Proteção ao trabalhador juridicamente autônomo e economicamente dependente
O trabalho autônomo pode ser definido como aquele em que o trabalhador tem a faculdade de dispor de forma plena sobre o modo de execução da prestação de serviço, enquanto no trabalho dependente ou subordinado, ao contrário, uma pessoa distinta do trabalhador aufere e tem um poder jurídico de disposição sobre o esforço laboral do prestador.
terça-feira, 23 de outubro de 2007
Atualizado em 22 de outubro de 2007 10:08
Proteção ao trabalhador juridicamente autônomo e economicamente dependente
Francisco das C. Lima Filho*
O trabalho autônomo pode ser definido como aquele em que o trabalhador tem a faculdade de dispor de forma plena sobre o modo de execução da prestação de serviço, enquanto no trabalho dependente ou subordinado, ao contrário, uma pessoa distinta do trabalhador aufere e tem um poder jurídico de disposição sobre o esforço laboral do prestador.
De acordo com Manuel Carlos Palomeque López1, as notas que caracterizam o trabalho dependente ou subordinado - dependência e trabalho por conta alheia - supõem que o trabalhador exerce seu trabalho em um marco da boa-fé contratual e com um dever de obediência as legítimas instruções que recebe do empresário, que deve proteger sua vida e integridade, e a necessidade de que atue conforme o sentido da produtividade e o respeito aos interesses econômicos do empresário.
Na verdade o critério para distinguir o trabalho autônomo do trabalho subordinado, é que no primeiro o trabalhador promete um resultado, que deve obter com a realização da obra, enquanto no último o trabalhador coloca à disposição da outra parte a própria atividade física ou intelectual.
De acordo com o pensamento de Paulo Emílio Ribeiro de Vilhena2, autônomo é o trabalhador que desenvolve sua atividade com organização própria, iniciativa e discrionariedade, além da escolha do lugar, do modo, do tempo e da forma de execução.
Para o jurista mineiro o trabalho autônomo pode ser precisado levando-se em conta dois contornos:
a) vínculo fundado na determinação da prestação, que não sofrerá intervenção do credor do trabalho (empregador);
b) poder jurídico reservado ao prestador de organizar o trabalho próprio, com ou sem o concurso de outrem.

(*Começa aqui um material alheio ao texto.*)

==> config.mk <==
export PLATFORM = sky130hd
export DESIGN_NAME = tmr_pair
export DESIGN_NICKNAME = d
export VERILOG_FILES = /design/src/rtl/tmr_pkg.sv /design/src/rtl/tmr_decode.sv /design/src/rtl/tmr_event.sv /design/src/rtl/tmr_irq_flags.sv /design/src/rtl/tmr_pair.sv
export SDC_FILE = /design/constraint.sdc
export NUM_CORES = 2
export LEC_CHECK = 0
export BUFFER_PORTS_ARGS = -buffer_cell sky130_fd_sc_hd__buf_2
export CAP_MARGIN = 20
export CORE_ASPECT_RATIO = 0.75
export CORE_UTILIZATION = 55
export CTS_BUF_LIST = sky130_fd_sc_hd__clkbuf_8 sky130_fd_sc_hd__clkbuf_16
export CTS_CLUSTER_SIZE = 30
export DETAILED_ROUTE_END_ITERATION = 8
export GPL_TIMING_DRIVEN = 1
export PLACE_DENSITY = 0.71
export SLEW_MARGIN = 30
export SYNTH_ARGS = -nofsm -noshare
export SYNTH_HDL_FRONTEND = slang
export SYNTH_SLANG_ARGS = --single-unit
==> constraint.sdc <==
create_clock -name clk -period 10.9 [get_ports clk]
set_input_delay 2.18 -clock clk [delete_from_list [all_inputs] [get_ports clk]]
set_output_delay 2.18 -clock clk [all_outputs]
set_load 0.02 [all_outputs]
==> src/rtl/tmr_pkg.sv <==
package tmr_pkg;
  typedef enum logic [2:0] {
    A_CNT0 = 3'd0,
    A_MOD0 = 3'd1,
    A_CNT1 = 3'd2,
    A_MOD1 = 3'd3,
    A_CTL0 = 3'd4,
    A_CTL1 = 3'd5
  } tmr_addr_e;

  localparam int NUM_EV   = 3;
  localparam int MUL_SHOT = 12;
  localparam int MUL_PER  = 6;
  localparam int MUL_BIG  = 128;
  localparam int MUL_W    = 8;
endpackage

==> src/rtl/tmr_decode.sv <==
module tmr_decode
  import tmr_pkg::*;
#(
  parameter int CNT_W  = 16,
  parameter int PRE_W  = 4,
  parameter int SPAN_W = PRE_W + CNT_W + 1 + MUL_W
) (
  input  logic                           ctl0_wr,
  input  logic                           ctl1_wr,
  input  logic [7:0]                     cbyte,
  input  logic [PRE_W-1:0]               prescale,
  input  logic [CNT_W-1:0]               cnt0,
  input  logic [CNT_W-1:0]               mod0,
  input  logic [CNT_W-1:0]               mod1,
  output logic [NUM_EV-1:0]              ev_start,
  output logic [NUM_EV-1:0]              ev_stop,
  output logic [NUM_EV-1:0]              ev_periodic,
  output logic [NUM_EV-1:0][SPAN_W-1:0]  ev_span_m1
);
  // multiplier picked by the "long" bit and by the kind of delay
  function automatic int pick_mul(input logic long_sel, input logic single);
    if (long_sel) return MUL_BIG;
    return single ? MUL_SHOT : MUL_PER;
  endfunction

  // delay in cycles minus one; zero register value means 2^CNT_W units
  function automatic logic [SPAN_W-1:0] span_less_one(
    input logic [PRE_W-1:0] pre, input logic [CNT_W-1:0] units, input int mul);
    logic [SPAN_W-1:0] u, p, m;
    u = (units == '0) ? (SPAN_W'(1) << CNT_W) : SPAN_W'(units);
    p = (pre == '0) ? SPAN_W'(1) : SPAN_W'(pre);
    m = SPAN_W'(mul);
    return (p * u * m) - SPAN_W'(1);
  endfunction

  logic single_mode;
  assign single_mode = cbyte[0];

  always_comb begin
    // event 0: channel 0 main delay (one-shot or interval)
    ev_start[0]    = ctl0_wr && cbyte[7];
    ev_stop[0]     = ctl0_wr && !cbyte[7];
    ev_periodic[0] = !single_mode;
    ev_span_m1[0]  = single_mode
                   ? span_less_one(prescale, cnt0, pick_mul(cbyte[6], 1'b1))
                   : span_less_one(prescale, mod0, pick_mul(cbyte[6], 1'b0));
    // event 1: channel 0 second one-shot, only alive in one-shot mode
    ev_start[1]    = ctl0_wr && single_mode && cbyte[5];
    ev_stop[1]     = ctl0_wr && !(single_mode && cbyte[5]);
    ev_periodic[1] = 1'b0;
    ev_span_m1[1]  = span_less_one(prescale, mod0, pick_mul(cbyte[4], 1'b1));
    // event 2: channel 1 interval
    ev_start[2]    = ctl1_wr && cbyte[7];
    ev_stop[2]     = ctl1_wr && !cbyte[7];
    ev_periodic[2] = 1'b1;
    ev_span_m1[2]  = span_less_one(prescale, mod1, pick_mul(cbyte[6], 1'b0));
  end
endmodule

==> src/rtl/tmr_event.sv <==
module tmr_event #(
  parameter int SPAN_W = 29
) (
  input  logic              clk,
  input  logic              rst_n,
  input  logic              start,
  input  logic              stop,
  input  logic              periodic,
  input  logic [SPAN_W-1:0] span_m1,
  output logic              fire,
  output logic              busy
);
  logic [SPAN_W-1:0] cnt_q, rel_q;
  logic              per_q, busy_q;

  assign fire = busy_q && (cnt_q == '0) && !start && !stop;
  assign busy = busy_q;

  always_ff @(posedge clk) begin
    if (!rst_n) begin
      cnt_q  <= '0;
      rel_q  <= '0;
      per_q  <= 1'b0;
      busy_q <= 1'b0;
    end else if (start) begin
      busy_q <= 1'b1;
      per_q  <= periodic;
      cnt_q  <= span_m1;
      rel_q  <= span_m1;
    end else if (stop) begin
      busy_q <= 1'b0;
    end else if (busy_q) begin
      if (cnt_q == '0) begin
        if (per_q) cnt_q  <= rel_q;
        else       busy_q <= 1'b0;
      end else begin
        cnt_q <= cnt_q - 1'b1;
      end
    end
  end

  AST_ONESHOT_RETIRES: assert property (@(posedge clk) disable iff (!rst_n)
    (fire && !per_q) |=> !busy) else $error("one-shot stayed armed");
  AST_START_ARMS: assert property (@(posedge clk) disable iff (!rst_n)
    start |=> (busy && !fire)) else $error("start did not arm from full count");
  AST_STOP_IDLES: assert property (@(posedge clk) disable iff (!rst_n)
    stop |=> !busy) else $error("stop left delay armed");
endmodule

==> src/rtl/tmr_irq_flags.sv <==
module tmr_irq_flags #(
  parameter int N = 3
) (
  input  logic         clk,
  input  logic         rst_n,
  input  logic [N-1:0] fire,
  input  logic [N-1:0] ack,
  output logic [N-1:0] req
);
  for (genvar i = 0; i < N; i++) begin : g_flag
    logic flag_q;
    always_ff @(posedge clk) begin
      if (!rst_n)       flag_q <= 1'b0;
      else if (fire[i]) flag_q <= 1'b1;
      else if (ack[i])  flag_q <= 1'b0;
    end
    assign req[i] = flag_q;

    AST_FIRE_SETS: assert property (@(posedge clk) disable iff (!rst_n)
      fire[i] |=> req[i]) else $error("expiry lost");
    AST_ACK_CLEARS: assert property (@(posedge clk) disable iff (!rst_n)
      (ack[i] && !fire[i]) |=> !req[i]) else $error("ack ignored");
    AST_REQ_HOLDS: assert property (@(posedge clk) disable iff (!rst_n)
      (req[i] && !ack[i]) |=> req[i]) else $error("request dropped");
  end
endmodule

==> src/rtl/tmr_pair.sv <==
module tmr_pair
  import tmr_pkg::*;
#(
  parameter int CNT_W = 16,
  parameter int PRE_W = 4
) (
  input  logic               clk,
  input  logic               rst_n,
  input  logic               reg_we,
  input  logic [2:0]         reg_addr,
  input  logic [CNT_W-1:0]   reg_wdata,
  output logic [CNT_W-1:0]   reg_rdata,
  input  logic [PRE_W-1:0]   prescale,
  input  logic [NUM_EV-1:0]  irq_ack,
  output logic [NUM_EV-1:0]  irq_req
);
  localparam int SPAN_W = PRE_W + CNT_W + 1 + MUL_W;

  logic [CNT_W-1:0] cnt0_q, mod0_q, cnt1_q, mod1_q;
  logic [7:0]       ctl0_q;
  logic [1:0]       ctl1_q;

  logic ctl0_wr, ctl1_wr;
  logic [7:0] cbyte;
  logic iv0_start, iv1_start;

  logic [NUM_EV-1:0]             ev_start, ev_stop, ev_periodic, ev_fire, ev_busy;
  logic [NUM_EV-1:0][SPAN_W-1:0] ev_span_m1;

  assign cbyte     = reg_wdata[7:0];
  assign ctl0_wr   = reg_we && (reg_addr == A_CTL0);
  assign ctl1_wr   = reg_we && (reg_addr == A_CTL1);
  assign iv0_start = ctl0_wr && !cbyte[0] && cbyte[7];
  assign iv1_start = ctl1_wr && cbyte[7];

  always_ff @(posedge clk) begin
    if (!rst_n) begin
      cnt0_q <= '0;
      mod0_q <= '0;
      cnt1_q <= '0;
      mod1_q <= '0;
      ctl0_q <= '0;
      ctl1_q <= '0;
    end else begin
      if (reg_we && reg_addr == A_CNT0) cnt0_q <= reg_wdata;
      else if (iv0_start)                cnt0_q <= mod0_q;
      if (reg_we && reg_addr == A_MOD0) mod0_q <= reg_wdata;
      if (reg_we && reg_addr == A_CNT1) cnt1_q <= reg_wdata;
      else if (iv1_start)                cnt1_q <= mod1_q;
      if (reg_we && reg_addr == A_MOD1) mod1_q <= reg_wdata;
      if (ctl0_wr) ctl0_q <= cbyte;
      if (ctl1_wr) ctl1_q <= cbyte[7:6];
    end
  end

  always_comb begin
    case (reg_addr)
      A_CNT0:  reg_rdata = cnt0_q;
      A_MOD0:  reg_rdata = mod0_q;
      A_CNT1:  reg_rdata = cnt1_q;
      A_MOD1:  reg_rdata = mod1_q;
      A_CTL0:  reg_rdata = CNT_W'(ctl0_q);
      A_CTL1:  reg_rdata = CNT_W'({ctl1_q, 6'b0});
      default: reg_rdata = '0;
    endcase
  end

  tmr_decode #(.CNT_W(CNT_W), .PRE_W(PRE_W), .SPAN_W(SPAN_W)) u_decode (
    .ctl0_wr     (ctl0_wr),
    .ctl1_wr     (ctl1_wr),
    .cbyte       (cbyte),
    .prescale    (prescale),
    .cnt0        (cnt0_q),
    .mod0        (mod0_q),
    .mod1        (mod1_q),
    .ev_start    (ev_start),
    .ev_stop     (ev_stop),
    .ev_periodic (ev_periodic),
    .ev_span_m1  (ev_span_m1)
  );

  for (genvar e = 0; e < NUM_EV; e++) begin : g_ev
    tmr_event #(.SPAN_W(SPAN_W)) u_event (
      .clk      (clk),
      .rst_n    (rst_n),
      .start    (ev_start[e]),
      .stop     (ev_stop[e]),
      .periodic (ev_periodic[e]),
      .span_m1  (ev_span_m1[e]),
      .fire     (ev_fire[e]),
      .busy     (ev_busy[e])
    );
  end

  tmr_irq_flags #(.N(NUM_EV)) u_flags (
    .clk   (clk),
    .rst_n (rst_n),
    .fire  (ev_fire),
    .ack   (irq_ack),
    .req   (irq_req)
  );

  AST_TM0_FROM_MD0: assert property (@(posedge clk) disable iff (!rst_n)
    iv0_start |=> (cnt0_q == $past(mod0_q))) else $error("count0 not loaded");
  AST_TM1_FROM_MD1: assert property (@(posedge clk) disable iff (!rst_n)
    iv1_start |=> (cnt1_q == $past(mod1_q))) else $error("count1 not loaded");
  AST_IV_DROPS_SECOND: assert property (@(posedge clk) disable iff (!rst_n)
    (ctl0_wr && !cbyte[0]) |=> !ev_busy[1]) else $error("second shot survived");
  AST_HALT_BOTH: assert property (@(posedge clk) disable iff (!rst_n)
    (ctl0_wr && !cbyte[0] && !cbyte[7]) |=> (ev_busy[1:0] == 2'b00)) else $error("halt failed");
endmodule

* Word level (Yosys, flattened, before mapping) *
Index checks and enable logic that the tools add are counted.

storage, ports and cells
  register bits after elaboration = 227
  input bits = 29
  output and inout bits = 19

cells by class
  add/sub/neg operators = 7
  multiply operators = 7
  equality and inequality tests = 11
  muxes and demuxes = 51
  reductions and logical operators = 53

operators by type and width
  operator                 number
  $mux W29                 16
  $sub A29 B1 Y29 const B  7
  $mul A29 B29 Y29         4
  $pmux W16 S6             1
  $logic_not A29 Y1        3
  $mul A29 B8 Y29          3
  $mux W16                 4
  $mux W17                 3
  $logic_not A16 Y1        3
  $mux W8                  4
  $logic_and A1 B1 Y1      25
  $mux W1                  22
  $reduce_bool A2 Y1       8
  $logic_not A1 Y1         9
  $reduce_and A3 Y1        3
  $ne A2 B1 Y1 const B     4
  $eq A3 B2 Y1 const B     2
  $eq A3 B3 Y1 const B     2
  $ne A3 B1 Y1 const B     2
  $logic_not A4 Y1         1
  $mux W4                  1
  $eq A3 B1 Y1 const B     1
  $logic_not A3 Y1         1

* Depth between registers and ports, before layout *
  word-level depth = 8
  mapped depth = 35
  gate-level depth less buffers = 33

* Cells and area by module *
A second synthesis with hierarchy kept.

second synthesis, totals
  cells, all modules = 4,068
  area total of the unflattened synthesis = 33,350.7 µm²

by module, submodules not included
  module         times used  cells each  area an instance (µm²)  seq. area each (µm²)
  tmr_decode     1           2,512       20,358.3                0.0
  tmr_event      3           374         3,094.2                 1,201.2
  tmr_pair       1           422         3,563.4                 1,481.4
  tmr_irq_flags  1           12          146.4                   60.1

* Least setup slack after synthesis *
No wires, ideal clock.

  kind = input port to flip-flop
  from = in prescale[1]
  to = reg g_ev[0].u_event.cnt_q[27]
  setup time = 70 ps
  arrival = 9,758 ps
  path slack = 1,072 ps
  stages = 34
  cells stage by stage = nor3_1 or2_2 clkbuf_1 clkbuf_1 nand2_1 fa_1 inv_1 fa_1 a211oi_1 o21ai_0 a21oi_1 o21a_1 o21ai_0 a21oi_1 o21bai_1 a21oi_1 xnor2_1 and2_1 ha_1 ha_1 fa_1 fa_1 ha_1 ha_1 a21o_1 a21oi_1 nand2_1 a211oi_1 nor3_1 a2111oi_0 a21oi_1 xnor2_1 a221o_1 a21oi_1

between the ends
  cells in the longest elaborated chain, start to end = 7
  elaborated cells on any way between the ends = 10

ends and longest elaborated chain
  what                                                        RTL line          RTL
  start, declared                                             tmr_pair.sv:13    input logic [PRE_W-1:0] prescale,
  $logic_not A4 Y1                                            tmr_decode.sv:31  p = (pre == '0) ? SPAN_W'(1) : SPAN_W'(pre);
  $mux W4 *                                                   tmr_decode.sv:31
  $mul A29 B29 Y29                                            tmr_decode.sv:33  return (p * u * m) - SPAN_W'(1);
  $mul A29 B8 Y29 / $mul A29 B29 Y29 (equally long branches)  tmr_decode.sv:33
  $sub A29 B1 Y29                                             tmr_decode.sv:33
  $mux W29 *                                                  tmr_decode.sv:45  ? span_less_one(prescale, cnt0, pick_mul(cbyte[6], 1'b1))
  $mux W29 *                                                  tmr_event.sv:25   end else if (start) begin
  end signal, assigned                                        tmr_event.sv:28   cnt_q <= span_m1;
  end signal, assigned                                        tmr_event.sv:34   if (per_q) cnt_q <= rel_q;
  end signal, assigned                                        tmr_event.sv:37   cnt_q <= cnt_q - 1'b1;
  end, declared                                               tmr_event.sv:13   logic [SPAN_W-1:0] cnt_q, rel_q;

Mark *: on every way between the ends. The rest lies on a longest branch, timed or not.
A chain may end at the register's enable or synchronous reset.

* Worst setup path in the final report *
  from = in prescale[3]
  to = reg g_ev[0].u_event.cnt_q[27]

The elaborated chain is that of the path after synthesis.

==> flow_summary_export.csv <==
group,metric,value,unit
sta,final.setup.worst_slack,755.3,ps
worst_setup_path,worst-path-buf-inv,3,
pwr,swShare,0.4229,
cts,postCtsHoldBufs,0,
cts,cts_tree,"built",
worst_setup_path,critPathKind,"in -> reg",
global_route,grt_antenna_before_repair,1,
worst_hold_path,hold_path_depth,2,
drt,num_vias,25420,
cts,cts-resized-gates,0,
synth,synth_area,29880,sq um
worst_setup_path,r2r_end,"g_ev[0].u_event.cnt_q[27]$_SDFFE_PN0P_",
synth,yosys_most_used_dff,"dfxtp_1",
pwr,pwr-share-clk,0.239,
drt,totalWireLength,74470,microns
synth,ys_ff_latch,226,
drt,dr.pass1.iters,5,
synth,synth_top_area_cell,"ha_1",
floorplan,pin_count,48,
pwr,p_leak,15.55,nW
worst_setup_path,start_kind,"input port",
floorplan,die_y,203.8,microns
floorplan,dieArea,55270,sq um
sta,setup_violations,0,
global_route,grt_pass1_vias,23870,
synth,netlist.area_leader.share,0.1688,
drt,ant_nets,0,
drt,route.detailed.drc,0,
worst_hold_path,min_from,"g_ev[2].u_event.rel_q[28]$_SDFFE_PN0P_",
placement,io_buffers,47,
worst_setup_path,crit_slowest_cell,"a2111oi_0",
synth,yosysMostFrequentCell,"inv_1",
sta,slew-limit-headroom,0.3981,
worst_setup_path,end_kind,"flip-flop",
layout,nNetsFinal,4441,
cts,root_buffer,"clkbuf_16",
worst_setup_path,r2r_cells,31,
worst_setup_path,crit_top_cell,"a21oi_1",
synth,avgSynthCellArea,7.799,sq um
layout,drive_above_1_share,0.04918,
job,maxCapViolCount,0,
worst_setup_path,max_stage_delay,600,ps
global_route,grt_pass1_wl,123500,microns
synth,synthDistinctLibCells,86,
drt,wl_per_cell,16.49,microns
synth,synth_common_cells,"554 x inv_1, 419 x nand2_1, 403 x ha_1, 319 x nor2_1, 286 x a21oi_1",
floorplan,core,53340,sq um
pwr,ir_drop,0.0001285,V
sta,fin_skew,12.50,ps
sta,rsz0062_at_grt,"false",
cts,cts_max_level,1,
worst_setup_path,reg2reg_slack,2300,ps
worst_hold_path,hp-class,"reg -> reg",
placement,place_ws,320.3,ps
layout,area_growth,5.608,%
cts,clock_sinks,226,
sta,maxSlewViolCount,0,
cts,insertion_delay,550,ps
synth,async_flop_share,0,
sta,period_needed,10140,ps
floorplan,die_w,271.1,microns
status,status,"finished, final reports clean",
worst_setup_path,critPathRequiredTime,11380,ps
pwr,seq_power_share,0.229,
synth,synth_nets,4488,
sta,hold_ws,439.7,ps
pwr,power_switching,1.630,mW
drt,drt_iter0_drc,1963,
worst_setup_path,r2r_start,"cnt0_q[0]$_SDFFE_PN0P_",
worst_setup_path,worstPathMaxFanout,18,
cts,clkSlewWorstSetupHoldPaths,60,ps
placement,place_congestion,0.9107,
placement,dp_hpwl,58140,microns
sta,fin_setup_tns,0,ps
global_route,grt_remaining_overflow,0,
synth,yosysWarnings,0,
floorplan,rows,73,
global_route,grt_max_degree,67,
pwr,comb_power_share,0.532,
worst_setup_path,crit_family,"adder cells",
synth,ys_top_cells_by_area,"ha_1 17%, dfxtp_1 15%, fa_1 15%",
global_route,gr-usage-all-layers,0.2710,
sta,max_freq,98.57,MHz
sta,hold_violations,0,
sta,fin_crit_sh,0.9307,
floorplan,initial_core_util,0.5601,
cts,cts_buffer_depth,3,
worst_setup_path,cp.arrival,10630,ps
cts,numCtsBuffers,26,
synth,synth-edff-count,0,
drt,vias_per_cell,5.630,
cts,post_cts_buffers,0,
worst_hold_path,hold_path_end,"g_ev[2].u_event.rel_q[28]$_SDFFE_PN0P_",
synth,syn_inst,3831,
sta,worst_pin_slew,901.9,ps
synth,seq_area_frac_synth,0.1514,
pwr,power_density,122.2,nW/um^2
pwr,power.internal,2.225,mW
-- sequential cells by signal, summed over array words and instances (netlist names) --
signal	cells
u_flags.g_flag.flag_q	3
cnt1_q	16
g_ev.u_event.rel_q	58
cnt0_q	16
mod1_q	16
mod0_q	16
g_ev.u_event.busy	3
g_ev.u_event.cnt_q	87
ctl0_q	8
ctl1_q	2
g_ev.u_event.per_q	1
-- cell usage in the layout (no fill, tap or decap), drive strengths merged, types with 78 or more instances in the layout --
| master | synthesis | routed |
|---|---|---|
| inv | 555 | 559 |
| ha | 403 | 403 |
| and2 | 185 | 185 |
| xnor2 | 121 | 121 |
| fa | 225 | 225 |
| a21oi | 287 | 287 |
| nand2 | 419 | 419 |
| nor2 | 319 | 319 |
| dfxtp | 226 | 226 |
| o21ai | 148 | 148 |
| buf | 13 | 78 |
-- tightest hold or removal path, delay by kind of cell (launching register included) --
kind | cells | cell delay, ps
flops | 1 | 300
simple gates | 2 | 90
-- layout make-up --
type	count	area [sq um]
clock buffer	36	799.5
inverter	555	2086
antenna	1	2.502
multi-input combinational	2897	22680
fill	5091	21790
timing repair buffer	78	467.9
tap	712	890.9
sequential	226	4524
clock inverter	10	102.6
-- power by group through the flow --
stage / combinational [mW] / sequential, mW / clock (mW)
6_report: 2.05 / 0.883 / 0.922
5_1_grt: 2.31 / 0.886 / 0.970
4_1_cts: 2.03 / 0.881 / 0.939
3_5_place_dp: 2.01 / 0.899 / 0
3_3_place_gp: 1.99 / 0.899 / 0
2_1_floorplan: 1.56 / 0.888 / 0
-- how the worst max path moves through the flow --
stage | start | to | slack (ps) | cells after the start
floorplan | prescale[1] | g_ev[0].u_event.cnt_q[27]$_SDFFE_PN0P_ | 1070 | 34
global placement | prescale[3] | g_ev[0].u_event.cnt_q[27]$_SDFFE_PN0P_ | 510 | 33
detailed placement | prescale[3] | g_ev[0].u_event.cnt_q[27]$_SDFFE_PN0P_ | 320 | 33
CTS | prescale[3] | g_ev[0].u_event.cnt_q[27]$_SDFFE_PN0P_ | 830 | 33
global route | prescale[1] | g_ev[0].u_event.cnt_q[27]$_SDFFE_PN0P_ | 200 | 33
finish | prescale[3] | g_ev[0].u_event.cnt_q[27]$_SDFFE_PN0P_ | 760 | 33
-- through the flow --
step | instances | power (mW) | util | area, sq um
3_3_place_gp | 4468 | 2.884 | 0.5743 | 30630
6_report | 4515 | 3.855 | 0.5915 | 31550
5_1_grt | 4514 | 4.162 | 0.5915 | 31550
2_1_floorplan | 3831 | 2.449 | - | 29880
4_1_cts | 4514 | 3.847 | 0.5914 | 31550
3_5_place_dp | 4468 | 2.906 | 0.5745 | 30640
-- cell families after synthesis --
| kind of cell | count (synthesis) | share of synthesized area |
|---|---|---|
| XOR/XNOR | 185 | 0.05515 |
| AND/OR/NAND/NOR | 1258 | 0.2014 |
| multiplexers | 32 | 0.01432 |
| buffers and inverters | 708 | 0.09046 |
| AO/OA/AOI/OAI | 794 | 0.1677 |
| flip-flops | 226 | 0.1514 |
| adder cells (fa/ha/maj) | 628 | 0.3195 |
-- routing by layer --
layer	part of all wire	wire length [microns]	vias to the layer above	global-route usage
met3	0.089	6654	88	0.05322
met5	0.00017	13	-	0
met2	0.38	28290	919	0.3812
met1	0.51	38030	11710	0.4232
li1	-	-	12700	-
met4	0.020	1480	2	0.05257
Note: power is estimated with default switching activity, not from simulation.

Desse modo, diferentemente do trabalho assalariado ou subordinado, no trabalho autônomo o trabalhador se relaciona diretamente com o cliente ou usuário, através do correspondente contrato de atividade que, em regra, é de caráter civil ou mercantil, ou seja, no trabalho autônomo não existe a intervenção do credor não estando o trabalhador submetido ao poder de ingerência daquele.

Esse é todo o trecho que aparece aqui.